■ **WHAT THE EXERCISE ASKS**: A complete response lists each line of the data below that includes the word "Commonest".

Data excerpts
------------------------------------------------------------

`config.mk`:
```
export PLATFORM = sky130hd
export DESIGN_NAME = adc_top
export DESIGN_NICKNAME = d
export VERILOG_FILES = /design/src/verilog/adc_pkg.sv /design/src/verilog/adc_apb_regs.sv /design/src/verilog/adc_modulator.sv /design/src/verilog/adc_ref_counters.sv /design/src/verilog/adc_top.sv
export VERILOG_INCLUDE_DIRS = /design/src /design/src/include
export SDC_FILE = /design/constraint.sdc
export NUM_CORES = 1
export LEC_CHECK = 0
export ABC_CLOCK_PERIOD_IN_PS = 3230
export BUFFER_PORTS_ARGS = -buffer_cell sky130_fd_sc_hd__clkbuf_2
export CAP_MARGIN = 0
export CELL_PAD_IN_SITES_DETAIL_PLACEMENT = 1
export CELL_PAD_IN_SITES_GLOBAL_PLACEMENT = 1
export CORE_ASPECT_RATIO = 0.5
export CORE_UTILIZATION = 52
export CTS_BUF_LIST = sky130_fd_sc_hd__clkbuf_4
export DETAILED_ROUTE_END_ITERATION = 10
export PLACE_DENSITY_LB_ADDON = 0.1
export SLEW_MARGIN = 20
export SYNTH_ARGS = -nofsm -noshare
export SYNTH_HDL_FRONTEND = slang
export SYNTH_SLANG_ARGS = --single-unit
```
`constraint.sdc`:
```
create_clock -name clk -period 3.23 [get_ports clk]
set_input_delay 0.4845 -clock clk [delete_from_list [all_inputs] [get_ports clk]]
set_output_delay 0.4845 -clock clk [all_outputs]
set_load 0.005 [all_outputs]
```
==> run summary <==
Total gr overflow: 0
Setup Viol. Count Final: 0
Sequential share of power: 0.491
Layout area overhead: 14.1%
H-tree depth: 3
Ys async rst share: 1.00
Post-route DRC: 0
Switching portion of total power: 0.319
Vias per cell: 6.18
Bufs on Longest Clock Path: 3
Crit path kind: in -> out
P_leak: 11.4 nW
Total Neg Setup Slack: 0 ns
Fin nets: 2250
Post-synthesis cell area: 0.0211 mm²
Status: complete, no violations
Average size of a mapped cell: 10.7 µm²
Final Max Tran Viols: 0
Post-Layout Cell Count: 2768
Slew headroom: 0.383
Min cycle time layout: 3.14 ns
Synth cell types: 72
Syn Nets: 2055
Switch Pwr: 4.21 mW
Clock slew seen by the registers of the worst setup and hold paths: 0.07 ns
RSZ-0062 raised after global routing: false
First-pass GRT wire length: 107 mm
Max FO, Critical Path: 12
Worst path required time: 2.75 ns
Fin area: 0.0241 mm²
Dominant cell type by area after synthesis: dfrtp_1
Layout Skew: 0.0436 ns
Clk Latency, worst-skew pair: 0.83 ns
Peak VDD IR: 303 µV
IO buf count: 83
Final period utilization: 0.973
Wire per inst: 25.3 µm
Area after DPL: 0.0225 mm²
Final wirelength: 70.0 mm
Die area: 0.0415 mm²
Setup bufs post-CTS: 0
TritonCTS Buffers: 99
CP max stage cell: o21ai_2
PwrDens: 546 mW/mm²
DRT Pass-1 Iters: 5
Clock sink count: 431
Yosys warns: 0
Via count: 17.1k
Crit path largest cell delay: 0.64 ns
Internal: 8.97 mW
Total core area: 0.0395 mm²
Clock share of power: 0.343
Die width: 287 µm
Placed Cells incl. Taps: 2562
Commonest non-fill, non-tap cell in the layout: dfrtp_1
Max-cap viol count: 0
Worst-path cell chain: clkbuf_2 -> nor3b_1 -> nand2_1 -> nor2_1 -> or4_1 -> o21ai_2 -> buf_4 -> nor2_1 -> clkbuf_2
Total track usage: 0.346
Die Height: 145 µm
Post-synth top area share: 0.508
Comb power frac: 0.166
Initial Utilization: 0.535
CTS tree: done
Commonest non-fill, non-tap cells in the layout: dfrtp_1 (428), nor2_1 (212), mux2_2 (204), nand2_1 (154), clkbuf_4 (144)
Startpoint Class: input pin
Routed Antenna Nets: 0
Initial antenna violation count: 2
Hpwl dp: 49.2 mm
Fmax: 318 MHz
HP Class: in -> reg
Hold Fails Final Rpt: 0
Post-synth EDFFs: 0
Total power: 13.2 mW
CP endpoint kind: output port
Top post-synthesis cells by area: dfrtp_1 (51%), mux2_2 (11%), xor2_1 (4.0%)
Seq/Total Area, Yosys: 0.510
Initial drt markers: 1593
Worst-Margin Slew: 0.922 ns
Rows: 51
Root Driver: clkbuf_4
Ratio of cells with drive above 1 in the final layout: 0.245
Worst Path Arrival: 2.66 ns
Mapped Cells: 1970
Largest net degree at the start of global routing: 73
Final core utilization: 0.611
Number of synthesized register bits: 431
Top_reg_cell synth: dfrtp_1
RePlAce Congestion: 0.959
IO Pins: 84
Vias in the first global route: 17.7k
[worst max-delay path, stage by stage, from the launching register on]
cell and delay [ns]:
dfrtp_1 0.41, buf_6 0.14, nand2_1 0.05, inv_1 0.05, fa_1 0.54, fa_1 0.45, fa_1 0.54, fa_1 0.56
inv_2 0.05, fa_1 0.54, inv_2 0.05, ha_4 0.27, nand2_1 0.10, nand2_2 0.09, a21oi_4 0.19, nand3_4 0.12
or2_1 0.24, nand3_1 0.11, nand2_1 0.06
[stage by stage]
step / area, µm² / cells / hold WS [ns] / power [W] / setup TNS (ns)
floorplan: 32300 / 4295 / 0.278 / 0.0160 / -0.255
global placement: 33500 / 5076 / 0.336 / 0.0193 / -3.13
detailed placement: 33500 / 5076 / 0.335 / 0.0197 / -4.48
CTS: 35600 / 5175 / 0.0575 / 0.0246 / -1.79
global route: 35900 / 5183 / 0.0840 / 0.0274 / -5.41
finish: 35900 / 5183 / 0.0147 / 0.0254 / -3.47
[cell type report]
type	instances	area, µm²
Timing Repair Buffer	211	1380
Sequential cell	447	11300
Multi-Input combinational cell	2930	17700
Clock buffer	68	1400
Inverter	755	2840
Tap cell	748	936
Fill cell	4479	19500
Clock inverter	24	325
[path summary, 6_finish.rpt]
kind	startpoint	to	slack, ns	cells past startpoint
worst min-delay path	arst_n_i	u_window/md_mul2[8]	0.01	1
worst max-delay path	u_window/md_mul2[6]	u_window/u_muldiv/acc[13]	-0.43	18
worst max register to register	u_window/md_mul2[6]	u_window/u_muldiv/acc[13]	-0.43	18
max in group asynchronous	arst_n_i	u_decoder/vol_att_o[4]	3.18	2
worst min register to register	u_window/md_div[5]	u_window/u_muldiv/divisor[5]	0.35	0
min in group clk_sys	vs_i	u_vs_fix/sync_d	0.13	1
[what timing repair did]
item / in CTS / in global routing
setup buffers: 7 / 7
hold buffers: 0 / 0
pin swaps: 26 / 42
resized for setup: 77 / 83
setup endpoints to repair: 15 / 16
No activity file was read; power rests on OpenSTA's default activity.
==> src/rtl/sap_pkg.sv <==
`default_nettype none

package sap_pkg;

    localparam int data_w    = 8;   // Word width of the whole machine
    localparam int addr_w    = 4;   // Memory and PC address width
    localparam int mem_depth = 16;  // Bytes of program and data memory

    // Instruction byte is {opcode, operand}
    typedef enum logic [3:0] {
        NOP = 4'd0,
        LDA = 4'd1,
        ADD = 4'd2,
        SUB = 4'd3,
        STA = 4'd4,
        LDI = 4'd5,
        JMP = 4'd6,
        JC  = 4'd7,
        JZ  = 4'd8,
        OUT = 4'd14,
        HLT = 4'd15
    } opcode_e;

    // Sequencer steps, fetch in T0 and T1
    typedef enum logic [2:0] {
        T0,
        T1,
        T2,
        T3,
        T4,
        HALT
    } step_e;

    // Driver of the internal bus
    typedef enum logic [2:0] {
        BUS_NONE,   // Bus reads zero
        BUS_PC,
        BUS_RAM,
        BUS_IR,     // Operand nibble only
        BUS_A,
        BUS_ALU
    } bus_src_e;

    // One control word per cycle, all lines active high
    typedef struct packed {
        bus_src_e bus_src;
        logic     pc_inc;
        logic     pc_load;
        logic     mar_load;
        logic     ram_write;
        logic     ir_load;
        logic     a_load;
        logic     b_load;
        logic     alu_sub;
        logic     flag_load;  // Update carry and zero
        logic     out_load;
    } ctrl_word_t;

    typedef struct packed {
        logic carry;
        logic zero;
    } alu_flags_t;

    // Memory write request
    typedef struct packed {
        logic              en;
        logic [addr_w-1:0] addr;
        logic [data_w-1:0] data;
    } mem_wr_t;

endpackage

`default_nettype wire

==> src/rtl/sap_programmer.sv <==
`default_nettype none

module sap_programmer (
    input  logic             clk,
    input  logic             rst,
    input  logic             prog_mode,
    input  logic [7:0]       prog_data,
    input  logic             prog_valid,
    output logic             prog_ready,
    output sap_pkg::mem_wr_t loader_wr,
    output logic             core_hold
);
    import sap_pkg::*;

    logic              mode_q;     // prog_mode one cycle late
    logic              entry;      // First cycle of a programming window
    logic              accept;     // Handshake taken this cycle
    logic [addr_w-1:0] load_addr;  // Next byte goes here

    assign entry  = prog_mode & ~mode_q;
    // Gated by prog_mode so a late byte never lands while the core runs
    assign accept = prog_valid & prog_ready & prog_mode;

    always_ff @(posedge clk) begin
        if (rst) begin
            mode_q     <= 1'b0;
            prog_ready <= 1'b0;
        end else begin
            mode_q     <= prog_mode;
            prog_ready <= prog_mode;  // High the cycle after mode is seen
        end
    end

    // Address counter, wraps after 16 bytes
    always_ff @(posedge clk) begin
        if (rst || entry) begin
            load_addr <= '0;  // Every window starts at byte 0
        end else if (accept) begin
            load_addr <= load_addr + 1'b1;
        end
    end

    // Byte goes to memory in the same cycle it is accepted
    always_comb begin
        loader_wr.en   = accept;
        loader_wr.addr = load_addr;
        loader_wr.data = prog_data;
    end

    // Core stays in restart for the whole window
    assign core_hold = prog_mode;

endmodule

`default_nettype wire

==> src/rtl/sap_control.sv <==
`default_nettype none

module sap_control (
    input  logic                clk,
    input  logic                rst,
    input  logic                core_hold,
    input  sap_pkg::opcode_e    opcode,
    input  sap_pkg::alu_flags_t flags,
    input  logic                out_pending,  // Output byte not yet taken
    output sap_pkg::ctrl_word_t ctrl,
    output logic                halted
);
    import sap_pkg::*;

    step_e step_q;
    step_e step_d;

    always_ff @(posedge clk) begin
        if (rst || core_hold) begin
            step_q <= T0;
        end else begin
            step_q <= step_d;
        end
    end

    // Step sequence
    always_comb begin
        step_d = step_q;
        case (step_q)
            T0: step_d = T1;
            T1: step_d = T2;
            T2: begin
                if (opcode == HLT) begin
                    step_d = HALT;
                end else if (opcode == OUT && out_pending) begin
                    step_d = T2;  // Stall until the pending byte is taken
                end else begin
                    step_d = T3;
                end
            end
            T3:      step_d = T4;
            T4:      step_d = T0;
            HALT:    step_d = HALT;  // Only rst or hold leaves
            default: step_d = T0;
        endcase
    end

    // Control word decode
    always_comb begin
        ctrl = '0;  // Idle unless a step says otherwise
        if (!core_hold) begin
            case (step_q)
                T0: begin
                    ctrl.bus_src  = BUS_PC;   // Fetch address
                    ctrl.mar_load = 1'b1;
                end
                T1: begin
                    ctrl.bus_src = BUS_RAM;   // Instruction byte
                    ctrl.ir_load = 1'b1;
                    ctrl.pc_inc  = 1'b1;
                end
                T2: begin
                    case (opcode)
                        LDA, ADD, SUB, STA: begin
                            ctrl.bus_src  = BUS_IR;  // Operand is the data address
                            ctrl.mar_load = 1'b1;
                        end
                        LDI: begin
                            ctrl.bus_src = BUS_IR;
                            ctrl.a_load  = 1'b1;
                        end
                        JMP: begin
                            ctrl.bus_src = BUS_IR;
                            ctrl.pc_load = 1'b1;
                        end
                        JC: begin
                            ctrl.bus_src = BUS_IR;
                            ctrl.pc_load = flags.carry;
                        end
                        JZ: begin
                            ctrl.bus_src = BUS_IR;
                            ctrl.pc_load = flags.zero;
                        end
                        OUT: begin
                            if (!out_pending) begin
                                ctrl.bus_src  = BUS_A;
                                ctrl.out_load = 1'b1;
                            end
                        end
                        default: ;  // NOP, HLT and unused codes
                    endcase
                end
                T3: begin
                    case (opcode)
                        LDA: begin
                            ctrl.bus_src = BUS_RAM;
                            ctrl.a_load  = 1'b1;
                        end
                        ADD, SUB: begin
                            ctrl.bus_src = BUS_RAM;  // Second operand into B
                            ctrl.b_load  = 1'b1;
                        end
                        STA: begin
                            ctrl.bus_src   = BUS_A;
                            ctrl.ram_write = 1'b1;
                        end
                        default: ;
                    endcase
                end
                T4: begin
                    if (opcode == ADD || opcode == SUB) begin
                        ctrl.bus_src   = BUS_ALU;
                        ctrl.a_load    = 1'b1;
                        ctrl.alu_sub   = (opcode == SUB);
                        ctrl.flag_load = 1'b1;
                    end
                end
                default: ;  // HALT drives nothing
            endcase
        end
    end

    assign halted = (step_q == HALT);

endmodule

`default_nettype wire

==> src/rtl/sap_alu.sv <==
`default_nettype none

module sap_alu (
    input  logic                clk,
    input  logic                rst,
    input  logic                core_hold,
    input  logic [7:0]          a,
    input  logic [7:0]          b,
    input  sap_pkg::ctrl_word_t ctrl,
    output logic [7:0]          result,
    output sap_pkg::alu_flags_t flags
);
    import sap_pkg::*;

    logic [data_w-1:0] b_op;  // B or its inverse
    logic [data_w:0]   sum;   // Carry in the top bit

    // Subtract as A + ~B + 1
    assign b_op   = ctrl.alu_sub ? ~b : b;
    assign sum    = {1'b0, a} + {1'b0, b_op} + {{data_w{1'b0}}, ctrl.alu_sub};
    assign result = sum[data_w-1:0];

    always_ff @(posedge clk) begin
        if (rst || core_hold) begin
            flags <= '0;
        end else if (ctrl.flag_load) begin
            flags.carry <= sum[data_w];          // No borrow on SUB
            flags.zero  <= (sum[data_w-1:0] == '0);
        end
    end

endmodule

`default_nettype wire

==> src/rtl/sap_datapath.sv <==
`default_nettype none

module sap_datapath (
    input  logic                clk,
    input  logic                rst,
    input  logic                core_hold,
    input  sap_pkg::ctrl_word_t ctrl,
    input  logic [7:0]          rd_data,
    output logic [3:0]          mar,
    output sap_pkg::mem_wr_t    core_wr,
    output sap_pkg::opcode_e    opcode,
    output sap_pkg::alu_flags_t flags,
    output logic [7:0]          out_data,
    output logic                out_valid,
    input  logic                out_ready
);
    import sap_pkg::*;

    logic [addr_w-1:0] pc_q;
    logic [data_w-1:0] ir_q;
    logic [data_w-1:0] a_q;
    logic [data_w-1:0] b_q;
    logic [data_w-1:0] alu_result;
    logic [data_w-1:0] bus;

    // Internal bus, one source at a time
    always_comb begin
        case (ctrl.bus_src)
            BUS_PC:  bus = {{(data_w-addr_w){1'b0}}, pc_q};
            BUS_RAM: bus = rd_data;
            BUS_IR:  bus = {{(data_w-addr_w){1'b0}}, ir_q[addr_w-1:0]};  // Operand only
            BUS_A:   bus = a_q;
            BUS_ALU: bus = alu_result;
            default: bus = '0;  // BUS_NONE
        endcase
    end

    // Program counter
    always_ff @(posedge clk) begin
        if (rst || core_hold) begin
            pc_q <= '0;  // Restart point
        end else if (ctrl.pc_load) begin
            pc_q <= bus[addr_w-1:0];
        end else if (ctrl.pc_inc) begin
            pc_q <= pc_q + 1'b1;  // Wraps 15 to 0
        end
    end

    // Memory address and instruction registers
    always_ff @(posedge clk) begin
        if (rst) begin
            mar  <= '0;
            ir_q <= '0;
        end else begin
            if (ctrl.mar_load) mar  <= bus[addr_w-1:0];
            if (ctrl.ir_load)  ir_q <= bus;
        end
    end

    // Accumulator and B operand register
    always_ff @(posedge clk) begin
        if (ctrl.a_load) a_q <= bus;
        if (ctrl.b_load) b_q <= bus;
    end

    // Output register with valid/ready
    always_ff @(posedge clk) begin
        if (rst || core_hold) begin
            out_data  <= '0;
            out_valid <= 1'b0;
        end else if (ctrl.out_load) begin
            out_data  <= bus;
            out_valid <= 1'b1;
        end else if (out_ready) begin
            out_valid <= 1'b0;  // Byte taken
        end
    end

    assign opcode = opcode_e'(ir_q[data_w-1:addr_w]);

    // STA write, data from the bus at the current MAR
    always_comb begin
        core_wr.en   = ctrl.ram_write;
        core_wr.addr = mar;
        core_wr.data = bus;
    end

    sap_alu u_alu (
        .clk       (clk),
        .rst       (rst),
        .core_hold (core_hold),
        .a         (a_q),
        .b         (b_q),
        .ctrl      (ctrl),
        .result    (alu_result),
        .flags     (flags)
    );

endmodule

`default_nettype wire

==> src/rtl/sap_ram.sv <==
`default_nettype none

module sap_ram (
    input  logic             clk,
    input  logic             rst,
    input  logic [3:0]       addr,
    output logic [7:0]       rd_data,
    input  sap_pkg::mem_wr_t core_wr,
    input  sap_pkg::mem_wr_t loader_wr
);
    import sap_pkg::*;

    logic [data_w-1:0] mem [mem_depth];  // Flip-flop storage

    always_ff @(posedge clk) begin
        if (rst) begin
            for (int i = 0; i < mem_depth; i++) begin
                mem[i] <= '0;  // All NOP
            end
        end else if (loader_wr.en) begin
            mem[loader_wr.addr] <= loader_wr.data;  // Loader has priority
        end else if (core_wr.en) begin
            mem[core_wr.addr] <= core_wr.data;
        end
    end

    assign rd_data = mem[addr];  // Asynchronous read

endmodule

`default_nettype wire

==> src/rtl/sap_cpu_top.sv <==
`default_nettype none

module sap_cpu_top (
    input  logic       clk,
    input  logic       rst,
    input  logic       prog_mode,
    input  logic [7:0] prog_data,
    input  logic       prog_valid,
    output logic       prog_ready,
    output logic [7:0] out_data,
    output logic       out_valid,
    input  logic       out_ready,
    output logic       halted
);
    import sap_pkg::*;

    mem_wr_t           loader_wr;   // Loader to memory
    mem_wr_t           core_wr;     // STA path
    logic              core_hold;   // Core in restart while loading
    ctrl_word_t        ctrl;
    opcode_e           opcode;
    alu_flags_t        flags;
    logic [addr_w-1:0] mar;
    logic [data_w-1:0] rd_data;

    sap_programmer u_programmer (
        .clk        (clk),
        .rst        (rst),
        .prog_mode  (prog_mode),
        .prog_data  (prog_data),
        .prog_valid (prog_valid),
        .prog_ready (prog_ready),
        .loader_wr  (loader_wr),
        .core_hold  (core_hold)
    );

    sap_control u_control (
        .clk         (clk),
        .rst         (rst),
        .core_hold   (core_hold),
        .opcode      (opcode),
        .flags       (flags),
        .out_pending (out_valid),  // Stalls OUT until taken
        .ctrl        (ctrl),
        .halted      (halted)
    );

    sap_datapath u_datapath (
        .clk       (clk),
        .rst       (rst),
        .core_hold (core_hold),
        .ctrl      (ctrl),
        .rd_data   (rd_data),
        .mar       (mar),
        .core_wr   (core_wr),
        .opcode    (opcode),
        .flags     (flags),
        .out_data  (out_data),
        .out_valid (out_valid),
        .out_ready (out_ready)
    );

    sap_ram u_ram (
        .clk       (clk),
        .rst       (rst),
        .addr      (mar),
        .rd_data   (rd_data),
        .core_wr   (core_wr),
        .loader_wr (loader_wr)
    );

endmodule

`default_nettype wire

------------------------------------------------------------

■ **EXERCISE RESPONSE**:
Commonest non-fill, non-tap cell in the layout: dfrtp_1
Commonest non-fill, non-tap cells in the layout: dfrtp_1 (428), nor2_1 (212), mux2_2 (204), nand2_1 (154), clkbuf_4 (144)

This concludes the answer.